## [Exercise description]
Among the entries, find each line that includes the string "inverters" and list it.

## [Data section]
## fir
module  fir(
	input clk,
	input rst_n,			
	input enable,
	input [2:0] tap,		 
	input [15:0] data_in,		
	output [17:0] data_out,		
	output complete
);
make LEC_CHECK=0 ABC_AREA=1 CAP_MARGIN=20 CORE_MARGIN=2 CORE_UTILIZATION=72 CTS_CLUSTER_DIAMETER=396 CTS_CLUSTER_SIZE=17 SLEW_MARGIN=20 finish   # period 2.0 ns
run.sh (not shown) runs the stock make flow with config.mk's settings and CLKGATE_MAP_FILE=.
The starting point finished but failed the layout checks on negative setup slack.
==> next run, changes <==
- CTS_CLUSTER_DIAMETER: 396 -> 381
- HOLD_SLACK_MARGIN: default -> 0.29
- PLACE_DENSITY_LB_ADDON: default -> 0.2
- SETUP_SLACK_MARGIN: default -> 0.84
- clock period: 2.0 -> 3.28 ns (I/O delays scaled with it)
This time the run finished clean.
Via count decreases by 6.7%.
Non-clock buffer count decreases by 149.
Sequential power decreases by 39%.
Setup slack improved by 1.6 ns.
Final area decreases by 7.1%.

Starting RTL as in the previous note.
Design fir, start of the top module:
module  fir(
	input clk,
	input rst_n,			
	input enable,
	input [2:0] tap,		 
	input [15:0] data_in,		
	output [17:0] data_out,		
	output complete
);
localparam
a0 = 16'd1,	 
a1 = 16'd2,
a2 = 16'd2,
a3 = 16'd3,
a4 = 16'd3,
a5 = 16'd3;
reg [15:0] data_reg_0;	 
reg [15:0] data_reg_1;
reg [15:0] data_reg_2;
reg [15:0] data_reg_3;
reg [15:0] data_reg_4;
reg [15:0] data_reg_5;
reg [15:0] multiplication_0;	 
reg [15:0] multiplication_1;
reg [15:0] multiplication_2;
reg [15:0] multiplication_3;
reg [15:0] multiplication_4;
reg [15:0] multiplication_5;
reg [16:0] sum_1;	 
reg [16:0] sum_2;
reg [16:0] sum_3;
reg [17:0] result;  
reg mul_stage, add_stage1, add_stage2, output_stage;	 
always @ (posedge clk or negedge rst_n)
    begin
        if(!rst_n)
        	begin
        		mul_stage <= 1'b0;
        		add_stage1 <= 1'b0;
        		add_stage2 <= 1'b0;
				output_stage <= 1'b0;
        	end
        else
        	begin
        			mul_stage <= enable;
        			add_stage1 <= mul_stage;
        			add_stage2 <= add_stage1;
        			output_stage <= add_stage2;
        	end
    end
always @ (posedge clk or negedge rst_n)
    begin
        if(!rst_n)
        	begin
        		data_reg_0 <= 0;
        		data_reg_1 <= 0;
        		data_reg_2 <= 0;
        		data_reg_3 <= 0;
			data_reg_4 <= 0;
        		data_reg_5 <= 0;
        	end
        else
        	begin
				case (tap)
					3'd2:
					begin
						if (enable) 
							begin
								data_reg_0 <= data_in;
								data_reg_1 <= data_reg_0;
							end
						else 
							begin
								data_reg_0 <= data_reg_0;
								data_reg_1 <= data_reg_1;
							end
					end
					3'd3:
					begin
						if (enable) 
							begin
								data_reg_0 <= data_in;
								data_reg_1 <= data_reg_0;
								data_reg_2 <= data_reg_1;
							end
						else 
							begin
								data_reg_0 <= data_reg_0;
								data_reg_1 <= data_reg_1;
								data_reg_2 <= data_reg_2;
							end
					end
  ...
clock: 4.0 ns
lec_check: 0
abc_area: 1
cap_margin: 25
cell_pad_in_sites_detail_placement: 1
core_margin: 2
core_utilization: 34
cts_cluster_diameter: 327
cts_cluster_size: 17
gpl_routability_driven: 0
hold_slack_margin: 0.13
max_routing_layer: met4
setup_slack_margin: -0.05
slew_margin: 20
tns_end_percent: 90
Change:
==> flow/config.mk (replaced) <==
export PLATFORM = sky130hd
export DESIGN_NAME = fir
export DESIGN_NICKNAME = fir
export VERILOG_FILES = /design/flow/design.v
export SDC_FILE = /design/flow/constraint.sdc
export NUM_CORES = 4
export LEC_CHECK = 0
export CAP_MARGIN = 20
export CORE_MARGIN = 2
export CORE_UTILIZATION = 40
export SLEW_MARGIN = 20
==> flow/constraint.sdc (replaced) <==
create_clock -name core_clock -period 3.56 [get_ports {clk}]
set_input_delay 0.7120 -clock core_clock [delete_from_list [all_inputs] [get_ports {clk}]]
set_output_delay 0.7120 -clock core_clock [all_outputs]
set_load 0.01 [all_outputs]
The changed run produced a layout that fails on setup timing; setup slack gets worse by 0.78 ns; worst hold slack degrades by 0.19 ns; final cell count fell by 32%; routed wire length came out lower by 34%; die size fell by 23%; count of clock-buffer cells in the layout grows by 20.
Change:
--- a/flow/config.mk
+++ b/flow/config.mk
@@ -7,0 +8 @@
+export ABC_AREA = 1
@@ -10 +11,2 @@
-export CORE_UTILIZATION = 40
+export CORE_UTILIZATION = 70
+export CTS_CLUSTER_SIZE = 25
==> flow/constraint.sdc (replaced) <==
create_clock -name core_clock -period 2.56 [get_ports {clk}]
set_input_delay 0.5120 -clock core_clock [delete_from_list [all_inputs] [get_ports {clk}]]
set_output_delay 0.5120 -clock core_clock [all_outputs]
set_load 0.01 [all_outputs]
Result:
- The new run finished but failed the layout checks on setup timing
- die size shrinks by a quarter to a third
- core utilization climbs by 39 points
- power is higher by well over a third
- final cell count increases by well over a third
- worst setup slack is worse by 0.67 ns
- clock power climbs by well over a third
- clock-buffer cell count went up by 3
- design area rose by about a fifth
- wire length rises by well over a third
- via count climbs by well over a third
- clock skew rose by 0.012 ns
Power is estimated from default activity; no workload was simulated.
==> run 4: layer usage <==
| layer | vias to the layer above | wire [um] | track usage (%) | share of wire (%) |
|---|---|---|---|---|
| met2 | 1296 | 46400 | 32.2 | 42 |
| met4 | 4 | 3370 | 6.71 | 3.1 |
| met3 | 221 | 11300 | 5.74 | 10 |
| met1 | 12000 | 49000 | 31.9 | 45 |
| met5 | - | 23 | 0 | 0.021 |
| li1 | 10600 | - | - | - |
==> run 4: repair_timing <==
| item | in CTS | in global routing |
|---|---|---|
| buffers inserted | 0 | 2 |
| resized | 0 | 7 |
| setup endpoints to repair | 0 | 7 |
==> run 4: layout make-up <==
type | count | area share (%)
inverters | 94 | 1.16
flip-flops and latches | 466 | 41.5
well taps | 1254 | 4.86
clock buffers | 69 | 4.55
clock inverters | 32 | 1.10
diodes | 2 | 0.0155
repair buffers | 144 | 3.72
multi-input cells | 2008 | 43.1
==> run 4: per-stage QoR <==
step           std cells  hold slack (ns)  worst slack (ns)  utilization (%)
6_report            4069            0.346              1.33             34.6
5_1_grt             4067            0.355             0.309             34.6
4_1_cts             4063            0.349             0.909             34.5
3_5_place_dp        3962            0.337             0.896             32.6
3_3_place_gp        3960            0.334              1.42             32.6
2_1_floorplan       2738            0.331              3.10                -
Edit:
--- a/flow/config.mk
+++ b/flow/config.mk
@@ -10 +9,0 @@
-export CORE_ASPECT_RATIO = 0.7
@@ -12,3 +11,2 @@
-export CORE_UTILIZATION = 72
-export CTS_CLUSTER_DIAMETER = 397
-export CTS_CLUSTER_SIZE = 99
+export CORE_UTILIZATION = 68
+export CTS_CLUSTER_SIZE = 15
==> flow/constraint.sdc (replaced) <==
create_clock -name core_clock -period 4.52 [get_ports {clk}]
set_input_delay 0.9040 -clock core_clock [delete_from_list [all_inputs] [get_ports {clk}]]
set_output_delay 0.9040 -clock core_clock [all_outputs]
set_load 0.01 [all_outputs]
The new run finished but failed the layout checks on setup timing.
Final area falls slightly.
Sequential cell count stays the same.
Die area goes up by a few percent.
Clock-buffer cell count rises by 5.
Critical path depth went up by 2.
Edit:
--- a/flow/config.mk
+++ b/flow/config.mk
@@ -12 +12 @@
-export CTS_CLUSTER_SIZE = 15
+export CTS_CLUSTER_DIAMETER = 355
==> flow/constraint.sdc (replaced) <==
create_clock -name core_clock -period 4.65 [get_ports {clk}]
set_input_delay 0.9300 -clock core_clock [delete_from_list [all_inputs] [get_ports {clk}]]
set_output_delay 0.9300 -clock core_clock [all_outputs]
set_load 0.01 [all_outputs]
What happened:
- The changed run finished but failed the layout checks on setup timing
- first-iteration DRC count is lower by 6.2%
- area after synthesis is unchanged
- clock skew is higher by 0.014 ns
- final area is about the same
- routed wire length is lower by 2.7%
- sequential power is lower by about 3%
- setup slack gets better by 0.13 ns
==> 11-21: inputs <==
==> flow/design.v <==
/*verilator lint_off UNUSEDSIGNAL*/
/*verilator lint_off MULTITOP*/
/*verilator lint_off WIDTH*//*verilator lint_off LATCH*/
module fadd_sub(
  input logic        clk_i,
  input logic [31:0] operand_a,
  input logic [31:0] operand_b,
  output logic[31:0] result_o
);
  logic [7:0]  a_exponent, b_exponent;             
  logic [7:0]  result_exponent;
  logic [23:0] a_mantissa, b_mantissa;             
  logic [24:0] result_mantissa;
  logic        a_sign, b_sign, result_sign;        
  logic [23:0] tmp_mantissa;
  logic [7:0]  in_e, out_e;
  logic [24:0] in_m, out_m;
  logic [7:0]  diff;
always_ff@(posedge(clk_i))
begin
  a_sign <= operand_a[31];
  b_sign <= operand_b[31];
  if(operand_a[30:23]==0)
    begin
      a_exponent <= (operand_a[22:0] != 0)? 8'b00000001 : 8'b00000000;
      a_mantissa <= {1'b0,operand_a[22:0]};
    end
  else
    begin
      a_exponent <= operand_a[30:23];
      a_mantissa <= {1'b1,operand_a[22:0]};
    end
  if(operand_b[30:23]==0)
    begin
      b_exponent <= (operand_b[22:0] != 0)? 8'b00000001 : 8'b00000000;
      b_mantissa <= {1'b0,operand_b[22:0]};
    end
  else
    begin
      b_exponent <= operand_b[30:23];
      b_mantissa <= {1'b1,operand_b[22:0]};
    end
end
always_comb
begin
  diff         = 8'd0;
  tmp_mantissa = 24'd0;
  if(a_exponent == b_exponent)
    begin
      result_exponent = a_exponent;
      if(a_sign == b_sign)                                                     
        begin
          result_sign           = a_sign;
          result_mantissa       = a_mantissa + b_mantissa;
        end
      else                                                                    
        begin
          if(a_mantissa > b_mantissa)
            begin
              result_sign     = a_sign;
              result_mantissa = a_mantissa - b_mantissa;
            end
          else
            begin
              result_sign     = b_sign;
              result_mantissa = b_mantissa - a_mantissa;
            end
        end
    end
  else                                                                               
    begin
      if(a_exponent > b_exponent)
        begin
          result_sign     = a_sign;
          result_exponent = a_exponent;
          diff            = a_exponent - b_exponent;
          tmp_mantissa    = b_mantissa >> diff;
          if(a_sign == b_sign)
            result_mantissa = a_mantissa + tmp_mantissa;
          else
            result_mantissa = a_mantissa - tmp_mantissa;
        end
      else
        begin
          result_sign      = b_sign;
          result_exponent  = b_exponent;
          diff             = b_exponent - a_exponent;
          tmp_mantissa     = a_mantissa >> diff;
          if(a_sign == b_sign)
            result_mantissa  = b_mantissa + tmp_mantissa;
          else
            result_mantissa  = b_mantissa - tmp_mantissa;
        end
    end
  if(result_mantissa[24]==1)
    begin
      result_exponent = result_exponent + 8'd1;
      result_mantissa = result_mantissa >> 1;
    end
  result_o = {result_sign, result_exponent, result_mantissa[22:0]};
end
endmodule
==> flow/run.sh <==
#!/bin/bash
# the make line also repeats each setting of config.mk as NAME=value (left out here)
make -C /OpenROAD-flow-scripts/flow DESIGN_CONFIG=/design/flow/config.mk WORK_HOME=/design/flow/orfs CLKGATE_MAP_FILE= finish
==> flow/config.mk <==
export PLATFORM = sky130hd
export DESIGN_NAME = fadd_sub
export DESIGN_NICKNAME = fadd_sub
export VERILOG_FILES = /design/flow/design.v
export SDC_FILE = /design/flow/constraint.sdc
export NUM_CORES = 4
export LEC_CHECK = 0
export ABC_AREA = 1
export CAP_MARGIN = 0
export CORE_ASPECT_RATIO = 0.51
export CORE_MARGIN = 2
export CORE_UTILIZATION = 47
export CTS_CLUSTER_SIZE = 62
export GPL_ROUTABILITY_DRIVEN = 0
export GPL_TIMING_DRIVEN = 0
export HOLD_SLACK_MARGIN = 0.07
export MAX_ROUTING_LAYER = met5
export MIN_ROUTING_LAYER = met2
export PLACE_DENSITY = 0.73
export SETUP_SLACK_MARGIN = 2.38
export SLEW_MARGIN = 35
export TNS_END_PERCENT = 95
==> flow/constraint.sdc <==
create_clock -name core_clock -period 14.7 [get_ports {clk_i}]
set_input_delay 2.9400 -clock core_clock [delete_from_list [all_inputs] [get_ports {clk_i}]]
set_output_delay 2.9400 -clock core_clock [all_outputs]
set_load 0.01 [all_outputs]
==> 06-23: changes against 11-21 <==
Settings changed: ABC_AREA 1 to not set, CAP_MARGIN 0 to 20, CORE_ASPECT_RATIO 0.51 to not set, CORE_UTILIZATION 47 to 65, CTS_CLUSTER_SIZE 62 to not set, GPL_ROUTABILITY_DRIVEN 0 to not set, GPL_TIMING_DRIVEN 0 to not set, HOLD_SLACK_MARGIN 0.07 to not set, MAX_ROUTING_LAYER met5 to not set, MIN_ROUTING_LAYER met2 to not set, PLACE_DENSITY 0.73 to not set, SETUP_SLACK_MARGIN 2.38 to -0.13, SLEW_MARGIN 35 to 20, TNS_END_PERCENT 95 to not set.
==> flow/constraint.sdc (replaced) <==
create_clock -name core_clock -period 10.1 [get_ports {clk_i}]
set_input_delay 2.0200 -clock core_clock [delete_from_list [all_inputs] [get_ports {clk_i}]]
set_output_delay 2.0200 -clock core_clock [all_outputs]
set_load 0.01 [all_outputs]
==> 02-03: changes against 11-21 <==
Settings changed: CAP_MARGIN 0 to 15, CORE_ASPECT_RATIO 0.51 to not set, CORE_UTILIZATION 47 to 66, CTS_CLUSTER_DIAMETER set to 29, CTS_CLUSTER_SIZE 62 to 72, GPL_ROUTABILITY_DRIVEN 0 to not set, GPL_TIMING_DRIVEN 0 to not set, HOLD_SLACK_MARGIN 0.07 to not set, MIN_ROUTING_LAYER met2 to not set, PLACE_DENSITY 0.73 to not set, SETUP_SLACK_MARGIN 2.38 to not set.
==> flow/constraint.sdc (replaced) <==
create_clock -name core_clock -period 9.71 [get_ports {clk_i}]
set_input_delay 1.9420 -clock core_clock [delete_from_list [all_inputs] [get_ports {clk_i}]]
set_output_delay 1.9420 -clock core_clock [all_outputs]
set_load 0.01 [all_outputs]
==> results <==
In 02-03 the clock power is larger than in 06-23, by 24%.
Sequential share of layout area: 06-23 is higher than 02-03 (0.16 points).
In 06-23 the sequential power is lower than in 02-03, by about 1%.
Between 06-23 and 02-03, the lower non-clock buffer count is in 02-03 (gap 63).
Hold slack: 06-23 is higher than 02-03 (70 ps).
06-23 reached the layout checks and failed them: setup timing. 11-21 died in 5_1_grt, error GRT-0116. 02-03 passed the timing, design-rule and antenna checks.
In 02-03 the core utilization is lower than in 06-23, by 2.8 points.
Between 02-03 and 06-23, the lower first-iteration DRC count is in 06-23 (gap about 24%, measured against 06-23).
==> figures <==
|  | 06-23 | 02-03 | 11-21 |
|---|---|---|---|
| Area leader share | 13.6% | 19.8% | 19.8% |
| Run status | finished with violations | finished clean | stopped before the end |
| Stage where the flow stopped | - | - | 5_1_grt |
| Layout check failures | setup timing | - | - |
| Syn nets | 1586 | 2122 | 2122 |
| Cell depth of the worst setup path | 36 | 47 | - |
| Tapcells | 216 | 220 | - |
| Reg clk slew, reported paths | 60 ps | 60 ps | - |
| Worst hold slack | 2100 ps | 2030 ps | - |
| Switch share | 50.2% | 53.1% | - |
| Yosys Instances | 1402 | 1938 | 1938 |
| DR pass1 iterations | 9 | 8 | - |
| Cell-internal power | 1.53 mW | 1.60 mW | - |
| Worst endpoint data arrival time | 8120 ps | 7530 ps | - |
| Post-synthesis sequential area ratio | 12.7% | 11.8% | 11.8% |
| Final Total Pwr | 3.08 mW | 3.41 mW | - |
| And+or+nand+nor area frac | 20.1% | 37.5% | 37.5% |
Power figures rest on the tool's default switching activity, not on a simulated workload.
==> run a <==
## ram_tester
module ram_tester
#(
     parameter AXI_ID           = 0
)
(
     input          clk_i
    ,input          rst_i
    ,input          cfg_awvalid_i
    ,input  [31:0]  cfg_awaddr_i
    ,input          cfg_wvalid_i
    ,input  [31:0]  cfg_wdata_i
    ,input  [3:0]   cfg_wstrb_i
    ,input          cfg_bready_i
    ,input          cfg_arvalid_i
    ,input  [31:0]  cfg_araddr_i
    ,input          cfg_rready_i
    ,input          outport_awready_i
    ,input          outport_wready_i
    ,input          outport_bvalid_i
    ,input  [1:0]   outport_bresp_i
    ,input  [3:0]   outport_bid_i
    ,input          outport_arready_i
    ,input          outport_rvalid_i
    ,input  [31:0]  outport_rdata_i
    ,input  [1:0]   outport_rresp_i
    ,input  [3:0]   outport_rid_i
    ,input          outport_rlast_i
    ,output         cfg_awready_o
    ,output         cfg_wready_o
    ,output         cfg_bvalid_o
    ,output [1:0]   cfg_bresp_o
    ,output         cfg_arready_o
    ,output         cfg_rvalid_o
    ,output [31:0]  cfg_rdata_o
    ,output [1:0]   cfg_rresp_o
    ,output         outport_awvalid_o
    ,output [31:0]  outport_awaddr_o
    ,output [3:0]   outport_awid_o
    ,output [7:0]   outport_awlen_o
    ,output [1:0]   outport_awburst_o
    ,output         outport_wvalid_o
    ,output [31:0]  outport_wdata_o
    ,output [3:0]   outport_wstrb_o
    ,output         outport_wlast_o
    ,output         outport_bready_o
    ,output         outport_arvalid_o
    ,output [31:0]  outport_araddr_o
    ,output [3:0]   outport_arid_o
    ,output [7:0]   outport_arlen_o
    ,output [1:0]   outport_arburst_o
    ,output         outport_rready_o
);
Settings: LEC_CHECK=0, CAP_MARGIN=20, CELL_PAD_IN_SITES_DETAIL_PLACEMENT=1, CELL_PAD_IN_SITES_GLOBAL_PLACEMENT=2, CORE_ASPECT_RATIO=1.3, CORE_MARGIN=2, CORE_UTILIZATION=37, CTS_CLUSTER_DIAMETER=73, GPL_TIMING_DRIVEN=0, MAX_ROUTING_LAYER=met5, MIN_ROUTING_LAYER=met1, PLACE_DENSITY=0.42, SLEW_MARGIN=40; clock period 6.5 ns.
run.sh (not shown) runs the stock make flow with config.mk's settings and CLKGATE_MAP_FILE=.
==> run b: changes against run a <==
==> flow/config.mk (replaced) <==
export PLATFORM = sky130hd
export DESIGN_NAME = ram_tester
export DESIGN_NICKNAME = ram_tester
export VERILOG_FILES = /design/flow/design.v
export SDC_FILE = /design/flow/constraint.sdc
export NUM_CORES = 4
export LEC_CHECK = 0
export ABC_AREA = 1
export CAP_MARGIN = 20
export CORE_ASPECT_RATIO = 1.33
export CORE_MARGIN = 2
export CORE_UTILIZATION = 72
export CTS_CLUSTER_DIAMETER = 385
export CTS_CLUSTER_SIZE = 100
export PLACE_DENSITY = 0.36
export SLEW_MARGIN = 20
==> flow/constraint.sdc (replaced) <==
create_clock -name core_clock -period 3.59 [get_ports {clk_i}]
set_input_delay 0.7180 -clock core_clock [delete_from_list [all_inputs] [get_ports {clk_i}]]
set_output_delay 0.7180 -clock core_clock [all_outputs]
set_load 0.01 [all_outputs]
==> comparison table <==
quantity                                                            run a                     run b
Status                                         complete, but fails checks    stopped before the end
Stage where the flow stopped                                            -  global routing (5_1_grt)
Reasons for failing layout checks                    negative setup slack                         -
Number of levels the H-tree was split into                              3                         1
Largest type area fraction                                         0.3756                    0.3624
Yosys chip area                                             0.04733 sq mm             0.04905 sq mm
Simple share                                                       0.1140                    0.1839
Netlist area before placement                               0.04733 sq mm             0.04905 sq mm
XOR/XNOR Fraction of Synth Area                                   0.03905                   0.02806
Worst slack after detailed placement                            -2.507 ns                 -2.392 ns
# resized after CTS                                                   174                       784
Compound-gate portion of the synthesized area                      0.1210                    0.1061
Count of cell types in the netlist                                     84                        75
Number of buffers created by CTS                                      106                        14
Routability-driven placement congestion ratio                      0.8656                     1.034
Chip Area                                                    0.1308 sq mm             0.07025 sq mm
Avg Inst Size Synth                                           11.65 sq um               9.602 sq um
Vertical die dimension                                           411.8 um                    305 um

## [Solution to the exercise]
inverters | 94 | 1.16
clock inverters | 32 | 1.10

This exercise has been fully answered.